* **What to do**: Check every line of the material below, and show those that contain "hold".

* **Information supplied**:
-*-*-
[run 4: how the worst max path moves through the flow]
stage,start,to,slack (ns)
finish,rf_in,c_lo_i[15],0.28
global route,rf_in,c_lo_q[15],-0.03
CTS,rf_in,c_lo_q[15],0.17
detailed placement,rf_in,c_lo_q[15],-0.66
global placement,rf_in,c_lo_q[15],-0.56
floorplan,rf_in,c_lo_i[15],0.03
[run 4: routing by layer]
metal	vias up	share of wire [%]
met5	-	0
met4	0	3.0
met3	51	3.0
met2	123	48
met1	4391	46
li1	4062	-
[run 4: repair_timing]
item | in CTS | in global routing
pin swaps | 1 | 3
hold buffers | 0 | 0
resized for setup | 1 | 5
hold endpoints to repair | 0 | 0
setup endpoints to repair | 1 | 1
Source: an optimization exercise on an open RTL-to-GDS flow (aim: small area, a short achievable clock period and few clock cycles). Production flows keep margins and buffers that such runs may drop. The RTL was checked by simulation tests, not by an equivalence proof against the original design. Power is estimated from default activity; no workload was simulated.

## flow/run.sh

```bash
#!/bin/bash
# synth_recipe.tcl (not shown) runs the flow's synth.tcl, then flattens the netlist and writes it again
# the make line also repeats each setting of config.mk as NAME=value (left out here)
make -C /OpenROAD-flow-scripts/flow DESIGN_CONFIG=/design/flow/config.mk WORK_HOME=/design/flow/orfs CLKGATE_MAP_FILE= SYNTH_SCRIPT=/design/flow/synth_recipe.tcl finish
```

## flow/constraint.sdc

```tcl
create_clock -name core_clock -period 13.0 [get_ports {clock}]
set_input_delay 2.6000 -clock core_clock [delete_from_list [all_inputs] [get_ports {clock}]]
set_output_delay 2.6000 -clock core_clock [all_outputs]
set_load 0.01 [all_outputs]
```

## flow/config.mk

```make
export PLATFORM = sky130hd
export DESIGN_NAME = chunk_bounds_centroid_reduce
export DESIGN_NICKNAME = chunk_bounds_centroid_reduce
export VERILOG_FILES = /design/flow/design.v
export SDC_FILE = /design/flow/constraint.sdc
export NUM_CORES = 4
export LEC_CHECK = 0
export CAP_MARGIN = 20
export CORE_MARGIN = 2
export CORE_UTILIZATION = 40
export SLEW_MARGIN = 20
```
-*-*-
* **Worked solution**:
hold buffers | 0 | 0
hold endpoints to repair | 0 | 0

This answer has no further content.